Anhörung des Betriebsrats
In Kürze
Die Anhörung des Betriebsrats ist ein gesetzlich vorgeschriebenes Beteiligungsverfahren vor bestimmten Arbeitgebermaßnahmen. Sie ermöglicht dem Betriebsrat eine Stellungnahme ohne Entscheidungsbefugnis.
Definition
Die Anhörung des Betriebsrats ist ein arbeitsrechtliches Instrument. Sie bezeichnet das formalisierte Verfahren, in dem der Arbeitgeber den Betriebsrat über eine beabsichtigte personelle Maßnahme informiert. Die Anhörung des Betriebsrats liegt vor, wenn der mitteilungspflichtige Sachverhalt vollständig und zutreffend offengelegt ist.

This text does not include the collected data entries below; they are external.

===== config.mk =====
export PLATFORM = sky130hd
export DESIGN_NAME = alu8_core
export DESIGN_NICKNAME = d
export VERILOG_FILES = /design/src/rtl/alu8_pkg.sv /design/src/rtl/alu8_addsub.sv /design/src/rtl/alu8_bitops.sv /design/src/rtl/alu8_bcd_adj.sv /design/src/rtl/alu8_core.sv
export SDC_FILE = /design/constraint.sdc
export NUM_CORES = 1
export LEC_CHECK = 0
export BUFFER_PORTS_ARGS = -buffer_cell sky130_fd_sc_hd__buf_2
export CAP_MARGIN = 15
export CORE_MARGIN = 5
export CORE_UTILIZATION = 51
export DETAILED_ROUTE_END_ITERATION = 7
export GPL_TIMING_DRIVEN = 1
export PLACE_DENSITY = 0.73
export SLEW_MARGIN = 20
export SYNTH_ARGS = -nofsm -noshare
export SYNTH_HDL_FRONTEND = slang
export SYNTH_HIERARCHICAL = 1
export SYNTH_SLANG_ARGS = --single-unit

===== constraint.sdc =====
create_clock -name vclk -period 7.5
set_clock_uncertainty 0.05 [all_clocks]
set_input_delay 1.875 -clock vclk [all_inputs]
set_output_delay 1.875 -clock vclk [all_outputs]
set_load 0.02 [all_outputs]
File: config.mk
export PLATFORM = sky130hd
export DESIGN_NAME = pixel_colour_engine
export DESIGN_NICKNAME = d
export VERILOG_FILES = /design/src/rtl/pxs_pkg.sv /design/src/rtl/pxs_serializer.sv /design/src/rtl/pxs_colour_map.sv /design/src/rtl/pixel_colour_engine.sv
export SDC_FILE = /design/constraint.sdc
export NUM_CORES = 1
export LEC_CHECK = 0
export CORE_MARGIN = 3
export CORE_UTILIZATION = 55
export CTS_CLUSTER_SIZE = 25
export DETAILED_ROUTE_END_ITERATION = 16
export DONT_BUFFER_PORTS = 1
export PLACE_DENSITY = 0.81
export SLEW_MARGIN = 10
export SYNTH_ARGS = -nofsm -noshare
export SYNTH_HDL_FRONTEND = slang
export SYNTH_SLANG_ARGS = --single-unit
File: constraint.sdc
create_clock -name clk -period 5.3 [get_ports clk]
set_input_delay 0.265 -clock clk [delete_from_list [all_inputs] [get_ports clk]]
set_output_delay 0.265 -clock clk [all_outputs]
set_load 0.005 [all_outputs]
File: src/rtl/pxs_pkg.sv
package pxs_pkg;

    localparam int COL_W    = 8;
    localparam int NUM_LOG  = 8;
    localparam int PHASES   = 16;
    localparam int PHASE_W  = $clog2(PHASES);
    localparam int BIAS_W   = 5;

    typedef enum logic [1:0] {
        CM_2   = 2'd0,
        CM_4   = 2'd1,
        CM_16  = 2'd2,
        CM_256 = 2'd3
    } cmode_e;

    typedef struct packed {
        logic [COL_W-1:0] idx;
        logic             direct;
        logic             active;
    } pix_t;

endpackage

File: src/rtl/pxs_serializer.sv
module pxs_serializer
    import pxs_pkg::*;
#(
    parameter int MARGIN_W = 6
) (
    input  logic                clk,
    input  logic                rst_n,
    input  logic                load_i,
    input  logic                line_start_i,
    input  logic [COL_W-1:0]    byte_a_i,
    input  logic [COL_W-1:0]    byte_b_i,
    input  logic [1:0]          mode_i,
    input  logic                msb_alt_i,
    input  logic                lsb_alt_i,
    input  logic [MARGIN_W-1:0] margin_lo_i,
    input  logic [MARGIN_W-1:0] margin_hi_i,
    output pix_t                pix_o
);

    typedef struct packed {
        logic [COL_W-1:0]    a;
        logic [COL_W-1:0]    b;
        logic [PHASE_W-1:0]  phase;
        cmode_e              mode;
        logic                msb_alt;
        logic                lsb_alt;
        logic                active;
        logic [MARGIN_W-1:0] grp;
    } ser_st_t;

    ser_st_t             st_d, st_q;
    logic [MARGIN_W-1:0] grp_cur;
    logic [COL_W-1:0]    cur_byte;
    logic [COL_W-1:0]    eff_byte;
    logic [2:0]          alt_base;
    logic [1:0]          sel4;
    logic                sel16;

    // next-state: group numbering, capture at load, phase advance
    always_comb begin
        st_d     = st_q;
        grp_cur  = line_start_i ? '0 : st_q.grp;
        st_d.grp = grp_cur;
        st_d.phase = st_q.phase + 1'b1;
        if (load_i) begin
            st_d.a       = byte_a_i;
            st_d.b       = byte_b_i;
            st_d.phase   = '0;
            st_d.mode    = cmode_e'(mode_i);
            st_d.msb_alt = msb_alt_i;
            st_d.lsb_alt = lsb_alt_i;
            st_d.active  = (grp_cur >= margin_lo_i) && (grp_cur < margin_hi_i);
            st_d.grp     = grp_cur + 1'b1;
        end
    end

    always_ff @(posedge clk or negedge rst_n) begin
        if (!rst_n) st_q <= '0;
        else        st_q <= st_d;
    end

    // pixel decode: in every mode the second half of the group uses byte B
    always_comb begin
        cur_byte = st_q.phase[PHASE_W-1] ? st_q.b : st_q.a;
        eff_byte = cur_byte;
        alt_base = 3'd0;
        sel4     = st_q.phase[2:1];
        sel16    = st_q.phase[2];
        pix_o    = '0;
        pix_o.active = st_q.active;
        pix_o.direct = (st_q.mode == CM_256);
        unique case (st_q.mode)
            CM_2: begin
                if (st_q.msb_alt && cur_byte[7])      alt_base = 3'd2;
                else if (st_q.lsb_alt && cur_byte[0]) alt_base = 3'd4;
                if (st_q.msb_alt) eff_byte[7] = 1'b0;
                if (st_q.lsb_alt) eff_byte[0] = 1'b0;
                pix_o.idx = {5'd0, alt_base}
                          + {7'd0, eff_byte[3'd7 - st_q.phase[2:0]]};
            end
            CM_4: begin
                pix_o.idx = {6'd0,
                             cur_byte[3'd7 - {1'b0, sel4}],
                             cur_byte[3'd3 - {1'b0, sel4}]};
            end
            CM_16: begin
                pix_o.idx = {4'd0,
                             cur_byte[3'd7 - {2'b0, sel16}],
                             cur_byte[3'd5 - {2'b0, sel16}],
                             cur_byte[3'd3 - {2'b0, sel16}],
                             cur_byte[3'd1 - {2'b0, sel16}]};
            end
            default: begin
                pix_o.idx = cur_byte;
            end
        endcase
    end

    AST_PHASE_RESTART: assert property (@(posedge clk) disable iff (!rst_n)
        load_i |=> (st_q.phase == '0));

    AST_FOUR_COLOUR_RANGE: assert property (@(posedge clk) disable iff (!rst_n)
        (st_q.mode == CM_4) |-> (pix_o.idx < 8'd4));

    AST_TWO_COLOUR_RANGE: assert property (@(posedge clk) disable iff (!rst_n)
        (st_q.mode == CM_2) |-> (pix_o.idx < 8'd6));

    AST_MSB_ALT_FIRST: assert property (@(posedge clk) disable iff (!rst_n)
        (st_q.mode == CM_2 && st_q.msb_alt && cur_byte[7] && st_q.phase[2:0] == 3'd0)
        |-> (pix_o.idx == 8'd2));

    AST_LSB_ALT_LAST: assert property (@(posedge clk) disable iff (!rst_n)
        (st_q.mode == CM_2 && st_q.lsb_alt && cur_byte[0]
         && !(st_q.msb_alt && cur_byte[7]) && st_q.phase[2:0] == 3'd7)
        |-> (pix_o.idx == 8'd4));

endmodule

File: src/rtl/pxs_colour_map.sv
module pxs_colour_map
    import pxs_pkg::*;
(
    input  logic                   clk,
    input  logic                   rst_n,
    input  pix_t                   pix_i,
    input  logic [NUM_LOG*COL_W-1:0] palette_i,
    input  logic [BIAS_W-1:0]      bias_i,
    input  logic [COL_W-1:0]       border_i,
    input  logic                   blank_i,
    input  logic                   ext_req_i,
    input  logic [3:0]             ext_col_i,
    input  logic [1:0]             ext_prio_i,
    output logic [COL_W-1:0]       col_o
);

    localparam int SEL_W = $clog2(NUM_LOG);

    logic [COL_W-1:0] slot [NUM_LOG];
    logic [COL_W-1:0] int_col;
    logic [COL_W-1:0] ext_phys;
    logic             int_high;
    logic             prio_ok;
    logic             ext_win;

    genvar g;
    generate
        for (g = 0; g < NUM_LOG; g++) begin : g_slot
            assign slot[g] = palette_i[g*COL_W +: COL_W];
        end
    endgenerate

    always_comb begin
        int_high = !pix_i.direct && pix_i.idx[SEL_W];
        if (pix_i.direct)          int_col = pix_i.idx;
        else if (pix_i.idx[SEL_W]) int_col = {bias_i, pix_i.idx[SEL_W-1:0]};
        else                       int_col = slot[pix_i.idx[SEL_W-1:0]];

        ext_phys = ext_col_i[3] ? {bias_i, ext_col_i[2:0]} : slot[ext_col_i[2:0]];

        unique case (ext_prio_i)
            2'd0:    prio_ok = 1'b1;
            2'd1:    prio_ok = int_high;
            2'd2:    prio_ok = int_high || !ext_col_i[3];
            default: prio_ok = int_high || !ext_col_i[2];
        endcase
        ext_win = ext_req_i && prio_ok;

        if (!pix_i.active || blank_i) col_o = border_i;
        else if (ext_win)             col_o = ext_phys;
        else                          col_o = int_col;
    end

    AST_BIAS_HIGH_BITS: assert property (@(posedge clk) disable iff (!rst_n)
        (pix_i.active && !blank_i && !ext_win && !pix_i.direct && pix_i.idx[SEL_W])
        |-> (col_o[COL_W-1:COL_W-BIAS_W] == bias_i));

    AST_EXT_ALWAYS_WINS: assert property (@(posedge clk) disable iff (!rst_n)
        (pix_i.active && !blank_i && ext_req_i && ext_prio_i == 2'd0 && ext_col_i[3])
        |-> (col_o == {bias_i, ext_col_i[2:0]}));

endmodule

File: src/rtl/pixel_colour_engine.sv
module pixel_colour_engine
    import pxs_pkg::*;
#(
    parameter int MARGIN_W = 6
) (
    input  logic                clk,
    input  logic                rst_n,
    input  logic                load_i,
    input  logic                line_start_i,
    input  logic [7:0]          byte_a_i,
    input  logic [7:0]          byte_b_i,
    input  logic [1:0]          mode_i,
    input  logic                msb_alt_i,
    input  logic                lsb_alt_i,
    input  logic [MARGIN_W-1:0] margin_lo_i,
    input  logic [MARGIN_W-1:0] margin_hi_i,
    input  logic [63:0]         palette_i,
    input  logic [4:0]          bias_i,
    input  logic [7:0]          border_i,
    input  logic                blank_i,
    input  logic                ext_req_i,
    input  logic [3:0]          ext_col_i,
    input  logic [1:0]          ext_prio_i,
    output logic [7:0]          colour_o
);

    typedef struct packed {
        logic [COL_W-1:0] colour;
    } out_st_t;

    pix_t             pix;
    logic [COL_W-1:0] mapped;
    out_st_t          out_d, out_q;

    pxs_serializer #(.MARGIN_W(MARGIN_W)) u_ser (
        .clk          (clk),
        .rst_n        (rst_n),
        .load_i       (load_i),
        .line_start_i (line_start_i),
        .byte_a_i     (byte_a_i),
        .byte_b_i     (byte_b_i),
        .mode_i       (mode_i),
        .msb_alt_i    (msb_alt_i),
        .lsb_alt_i    (lsb_alt_i),
        .margin_lo_i  (margin_lo_i),
        .margin_hi_i  (margin_hi_i),
        .pix_o        (pix)
    );

    pxs_colour_map u_map (
        .clk        (clk),
        .rst_n      (rst_n),
        .pix_i      (pix),
        .palette_i  (palette_i),
        .bias_i     (bias_i),
        .border_i   (border_i),
        .blank_i    (blank_i),
        .ext_req_i  (ext_req_i),
        .ext_col_i  (ext_col_i),
        .ext_prio_i (ext_prio_i),
        .col_o      (mapped)
    );

    always_comb begin
        out_d        = out_q;
        out_d.colour = mapped;
    end

    always_ff @(posedge clk or negedge rst_n) begin
        if (!rst_n) out_q <= '0;
        else        out_q <= out_d;
    end

    assign colour_o = out_q.colour;

    AST_BLANK_BORDER: assert property (@(posedge clk) disable iff (!rst_n)
        blank_i |=> (colour_o == $past(border_i)));

    AST_IDLE_BORDER: assert property (@(posedge clk) disable iff (!rst_n)
        (!pix.active) |=> (colour_o == $past(border_i)));

endmodule

# Word level (Yosys, flattened, before mapping)
# Index checks and enable logic that the tools add are counted.
# op_classes
n_lt_le_gt_ge,11
mux,37
n_reduce_logical,14
bitwise,2
n_addsub,10
eq_ne,5
# op_table
operator,n
two-way mux 8 bit,10
binary-select mux 8 bit (select 3 bit),2
"less-than comparator 3 x 4 -> 1 bit, second input constant",7
one-hot mux 8 bit (3 select lines),1
binary-select mux 1 bit (select 3 bit),7
two-way mux 15 bit,1
two-way mux 1 bit,11
two-way mux 3 bit,3
"greater-or-equal comparator 4 bit, second input constant",2
NOT 3 -> 4 bit,2
"adder 6 x 1 -> 6 bit, second input constant",1
"equality test 2 bit, second input constant",3
greater-or-equal comparator 6 bit,1
less-than comparator 6 bit,1
two-way mux 6 bit,1
logical AND 1 bit,5
adder 3 x 1 -> 4 bit,1
"adder 4 x 1 -> 4 bit, second input constant",1
"equality test 2 x 1 -> 1 bit, second input constant",2
logical NOT 1 bit,4
logical NOT 2 bit,2
logical OR 1 bit,3
one-hot mux 1 bit (3 select lines),1
"subtractor 1 x 2 -> 3 bit, first input constant",1
other kinds (6),6
# word_totals
wordCells,88
inputBits,121
ff_bits,39
out_inout_bits,8

# Logic depth before layout (Yosys ltp)
# Gate-level depths: netlist (run 1).
# depth
word_depth,15
depth_mapped,10
ltp_nobuf,9

# Modules after synthesis
# From an unflattened synthesis (run 1), not the netlist that was laid out.
# hier_totals
cells_unflattened,352
area_unflattened_um2,3717.3
# modules_own_cells
module,seq_area_each_um2,instances,cells_each,area_each_um2
pxs_serializer,775.7,1,183,2068.2
pxs_colour_map,0.0,1,161,1448.9
pixel_colour_engine,200.2,1,8,200.2

# Least setup slack after synthesis (run 1)
# OpenSTA, ideal clock, no wires.
# synth_timing
kind,register to register
startpoint,register u_ser.st_q[14] in the netlist's numbering
endpoint,"register out_q, in the netlist colour_o[4]"
arrival_ns,2.300
period_less_slack_ns,2.442
required_ns,5.158
path_slack_ns,2.858
setup_ns,0.142
n_path_buf,2
stages_incl_launch_ff,10
cell_sequence,dfrtp_1 -> buf_6 -> mux4_2 -> nor2_2 -> o32ai_2 -> o31ai_4 -> buf_6 -> mux2_2 -> o2111ai_1 -> o311ai_1
# synth_between
elab_chain_cells,15
elab_cells_between_ends,39
classes_between,add/sub: 1; mux: 31; bitwise: 1; reduce/logical: 6
# synth_rtl
item,line_no,text
from (decl),pxs_serializer.sv:31,"ser_st_t st_d, st_q;"
from (signal assigned),pxs_serializer.sv:59,else st_q <= st_d;
two-way mux 8 bit *,pxs_serializer.sv:64,cur_byte = st_q.phase[PHASE_W-1] ? st_q.b : st_q.a;
two-way mux 1 bit (tied with other cells),pxs_serializer.sv:77,if (st_q.lsb_alt) eff_byte[0] = 1'b0;
two-way mux 1 bit / two-way mux 3 bit (equally long branches),"pxs_serializer.sv:72, pxs_serializer.sv:75",
binary-select mux 1 bit (select 3 bit) / two-way mux 3 bit (equally long branches),"pxs_serializer.sv:79, pxs_serializer.sv:74",
two-way mux 1 bit (implied by the code) / two-way mux 3 bit (equally long branches),"pxs_serializer.sv:79, pxs_serializer.sv:72",
adder 3 x 1 -> 4 bit,pxs_serializer.sv:79,"+ {7'd0, eff_byte[3'd7 - st_q.phase[2:0]]};"
one-hot mux 8 bit (3 select lines) *,pxs_serializer.sv:72,unique case (st_q.mode)
NOT 3 -> 4 bit (implied by the code),pxs_colour_map.sv:37,else int_col = slot[pix_i.idx[SEL_W-1:0]];
binary-select mux 8 bit (select 3 bit),pxs_colour_map.sv:37,
two-way mux 8 bit (implied by the code) (2 in a row),pxs_colour_map.sv:37,
two-way mux 8 bit,pxs_colour_map.sv:36,"else if (pix_i.idx[SEL_W]) int_col = {bias_i, pix_i.idx[SEL_W-1:0]};"
two-way mux 8 bit,pxs_colour_map.sv:35,if (pix_i.direct) int_col = pix_i.idx;
two-way mux 8 bit *,pxs_colour_map.sv:50,else if (ext_win) col_o = ext_phys;
two-way mux 8 bit *,pxs_colour_map.sv:49,if (!pix_i.active || blank_i) col_o = border_i;
named net mapped[4],pixel_colour_engine.sv:32,logic [COL_W-1:0] mapped;
to (signal assigned),pixel_colour_engine.sv:71,else out_q <= out_d;
to (decl),pixel_colour_engine.sv:33,"out_st_t out_d, out_q;"
# The timed path passes the listed nets; every way through them passes the cells marked *. The select of a mux whose other input is x is not followed.
# A chain may end at the register's enable or synchronous reset.

# Final worst setup path (run 1)
# layout_timing
startpoint,register u_ser.st_q[14] in the netlist's numbering
endpoint,"register out_q, in the netlist colour_o[5]"
# Same word-level chain as after synthesis.

==> metrics.txt, run 1 <==
# TYPE chip_impl_metric gauge
chip_impl_metric{name="first_global_vias",unit=""} 3278
chip_impl_metric{name="grt_pass1_wl",unit="mm"} 16.88
chip_impl_metric{name="placeableCoreArea",unit="sq mm"} 0.006568
chip_impl_metric{name="cts.sink_count",unit=""} 39
chip_impl_info{name="synth.most_common_cell",value="mux2i_1"} 1
chip_impl_metric{name="final_layout_size_suffix_gt1_frac",unit=""} 0.1658
chip_impl_metric{name="floorplan.initialDensity",unit=""} 0.5868
chip_impl_info{name="r2r-start",value="u_ser.st_q[14]"} 1
chip_impl_info{name="rsz0062_at_grt",value="no"} 1
chip_impl_metric{name="ioPinCount",unit=""} 129
chip_impl_metric{name="grtUsageTotal",unit=""} 0.2532
chip_impl_info{name="cts_tree",value="yes"} 1
chip_impl_metric{name="synth.lib_cells_used.distinct",unit=""} 58
chip_impl_metric{name="max_freq",unit="MHz"} 276.5
chip_impl_metric{name="vias_per_cell",unit=""} 6.887
chip_impl_info{name="synth.top_cells.by_area",value="dfrtp_1 25%, mux2i_1 11%, mux4_2 11%"} 1
chip_impl_metric{name="period_minus_slack",unit="ns"} 3.616
chip_impl_metric{name="cts_inserted_buffers",unit=""} 5
chip_impl_metric{name="place.gp.congestion",unit=""} 0.9786
chip_impl_metric{name="area.growth.synth_to_final",unit="%"} 2.435
chip_impl_metric{name="timing.hold.worst_path_depth",unit=""} 1
chip_impl_metric{name="synth.yosys.warnings",unit=""} 0
chip_impl_metric{name="timing.max_slew.rel_slack",unit=""} 0.3118
chip_impl_metric{name="finish.net_count",unit=""} 519
chip_impl_metric{name="yosysSeqAreaShare",unit=""} 0.2532
chip_impl_metric{name="floorplan.die.width",unit="microns"} 89.71
chip_impl_info{name="min_to",value="u_ser.st_q[11]"} 1
chip_impl_metric{name="post_drt_wl_per_cell",unit="microns"} 21.89
chip_impl_metric{name="dr_total_vias",unit=""} 3299
chip_impl_metric{name="synth-async-reset-ratio",unit=""} 1.000
chip_impl_metric{name="post-route-drc-count",unit=""} 0
chip_impl_metric{name="place_ws",unit="ns"} 1.746
chip_impl_metric{name="finalSetupViolCount",unit=""} 0
chip_impl_metric{name="antenna_violating_nets_post_route",unit=""} 0
chip_impl_metric{name="dr.first_iter.drc_count",unit=""} 412
chip_impl_metric{name="crit_path_max_fanout",unit=""} 21
chip_impl_metric{name="source_to_sink_clock_delay_at_the_later_pin_of_the_worst_skew_pair",unit="ns"} 0.29
chip_impl_metric{name="setup_tns",unit="ns"} 0
chip_impl_info{name="synth_area_leader_cell",value="dfrtp_1"} 1
chip_impl_metric{name="timing_max_transition_violations_final",unit=""} 0
chip_impl_metric{name="htree_levels",unit=""} 2
chip_impl_metric{name="tightestPinTransition",unit="ns"} 1.032
chip_impl_metric{name="drt-total-wl",unit="mm"} 10.49
chip_impl_metric{name="detailedRoute.firstPassIterationCount",unit=""} 5
chip_impl_metric{name="p_per_area",unit="mW/mm^2"} 222.7
chip_impl_metric{name="number_of_cells_produced_by_synthesis",unit=""} 404
chip_impl_info{name="worstSetupStartpointType",value="flip-flop"} 1
chip_impl_info{name="ctsRootBufferMaster",value="clkbuf_8"} 1
chip_impl_metric{name="postLayoutSetupSlackWorst",unit="ns"} 1.684
chip_impl_metric{name="cts.reportedPaths.clkPinSlew",unit="ns"} 0.08
chip_impl_info{name="synth_top_cells_by_count",value="41 x mux2i_1, 39 x dfrtp_1, 36 x nand2_1"} 1
chip_impl_info{name="timing.critical_path.to_type",value="flip-flop"} 1
chip_impl_metric{name="pin_count_of_the_biggest_net_entering_global_routing",unit=""} 40
chip_impl_metric{name="yosys_register_bits",unit=""} 39
chip_impl_info{name="critical_path.reg2reg.endpoint",value="colour_o[5]"} 1
chip_impl_metric{name="data_required_time_at_the_worst_endpoint",unit="ns"} 5.44
chip_impl_metric{name="drv_cap",unit=""} 0
chip_impl_metric{name="total_leakage_power",unit="nW"} 1.654
chip_impl_info{name="worst_hold_path_type",value="input pin to flip-flop"} 1
chip_impl_metric{name="std_cell_rows",unit=""} 29
chip_impl_metric{name="max_ir_drop_vdd",unit="mV"} 0.2310
chip_impl_metric{name="cp_data_arrival_time",unit="ns"} 3.76
chip_impl_metric{name="synth_enable_flop_cells",unit=""} 0
chip_impl_metric{name="cts_hold_repair.buffers",unit=""} 2
chip_impl_metric{name="antenna_found_initial",unit=""} 0
chip_impl_metric{name="cts_setup_buffers",unit=""} 0
chip_impl_metric{name="antenna_cells",unit=""} 0
chip_impl_metric{name="worst-r2r-cell-count",unit=""} 7
chip_impl_metric{name="finalCoreUtilization",unit=""} 0.6011
chip_impl_metric{name="timing.final.crit_share",unit=""} 0.6823
chip_impl_metric{name="rrSetupSlack",unit="ns"} 1.68
chip_impl_info{name="hold_path.startpoint",value="load_i"} 1
chip_impl_metric{name="area_of_the_mapped_netlist",unit="sq mm"} 0.003854
chip_impl_metric{name="synth_nets",unit=""} 538
chip_impl_metric{name="avgSynthCellArea",unit="sq um"} 9.539
chip_impl_metric{name="hold_viol_final",unit=""} 0
chip_impl_metric{name="port_buffers",unit=""} 0
chip_impl_metric{name="overflow",unit=""} 0
chip_impl_metric{name="synth_top_cell_area_share",unit=""} 0.2532
chip_impl_info{name="outcome",value="complete, no violations"} 1
chip_impl_metric{name="postCtsResizedCells",unit=""} 0
chip_impl_metric{name="dp_hpwl",unit="mm"} 8.096
chip_impl_metric{name="timing.clock.skew",unit="ns"} 0.006527
chip_impl_info{name="crit_type",value="flip-flop to flip-flop"} 1
chip_impl_metric{name="floorplan.die.height",unit="microns"} 89.71
chip_impl_metric{name="die_area",unit="sq mm"} 0.008047
chip_impl_info{name="ys_dominant_reg_cell",value="dfrtp_1"} 1
chip_impl_metric{name="ctsLongestPathBuffers",unit=""} 2
[critical path, cell delays in order (launching register included)]
cell       delay (ns)
dfrtp_1          0.89
mux2_2           0.45
a221oi_2         0.29
o32ai_2          0.16
o31ai_4          0.91
mux2_2           0.42
o2111ai_1        0.19
o311ai_1         0.15
[worst max path at each step]
stage                         startpoint     endpoint  slack [ns]  cells past startpoint
after floorplan           u_ser.st_q[14]  colour_o[4]        2.86                      9
after global placement    u_ser.st_q[14]  colour_o[5]        1.86                      7
after detailed placement  u_ser.st_q[14]  colour_o[5]        1.75                      7
after CTS                 u_ser.st_q[14]  colour_o[5]        1.71                      7
after global routing      u_ser.st_q[14]  colour_o[5]        1.49                      7
final                     u_ser.st_q[14]  colour_o[5]        1.68                      7
[cells by family after synthesis]
group,synth area share
flops,0.2532
compound gates,0.1929
fa+ha+maj,0.04221
buf+inv,0.05422
simple gates,0.1435
xor+xnor,0.01591
mux,0.2980
[cell usage in the layout (no fill, tap or decap), drive strengths merged, types with 4 or more instances in the layout]
master / netlist / final
mux2i: 42 / 42
dfrtp: 39 / 39
nand2: 36 / 36
mux2: 28 / 28
a21oi: 22 / 22
o21ai: 20 / 20
nor2: 19 / 19
mux4: 18 / 18
inv: 17 / 17
ha: 13 / 13
nand3: 11 / 11
nor2b: 9 / 9
and3: 9 / 9
and2: 8 / 8
a221oi: 8 / 8
nand2b: 7 / 7
o21a: 5 / 5
clkbuf: 14 / 5
o311ai: 5 / 5
a221o: 4 / 4
a22o: 4 / 4
o2111ai: 4 / 4
xnor2: 4 / 4
a21o: 4 / 4
o31ai: 4 / 4
[state kept, by name (all words and copies together) (netlist names)]
name / flops
u_ser.pix_o: 1
colour_o: 8
u_ser.sel16: 1
u_ser.st_q: 28
u_ser.sel4: 1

Der Arbeitgeber muss dem Betriebsrat die aus seiner Sicht tragenden Umstände der Maßnahme mitteilen. Die Rechtsgrundlage ergibt sich aus dem Betriebsverfassungsgesetz, abgekürzt BetrVG, insbesondere § 102 BetrVG. Die Anhörung des Betriebsrats begründet kein Zustimmungsrecht und bindet den Arbeitgeber nicht in seiner Entscheidung. Sie ist von der Mitbestimmung abzugrenzen, da keine Sperrwirkung ohne Stellungnahme eintritt. In der Praxis ist die Anhörung des Betriebsrats Voraussetzung für die Wirksamkeit einer Kündigung.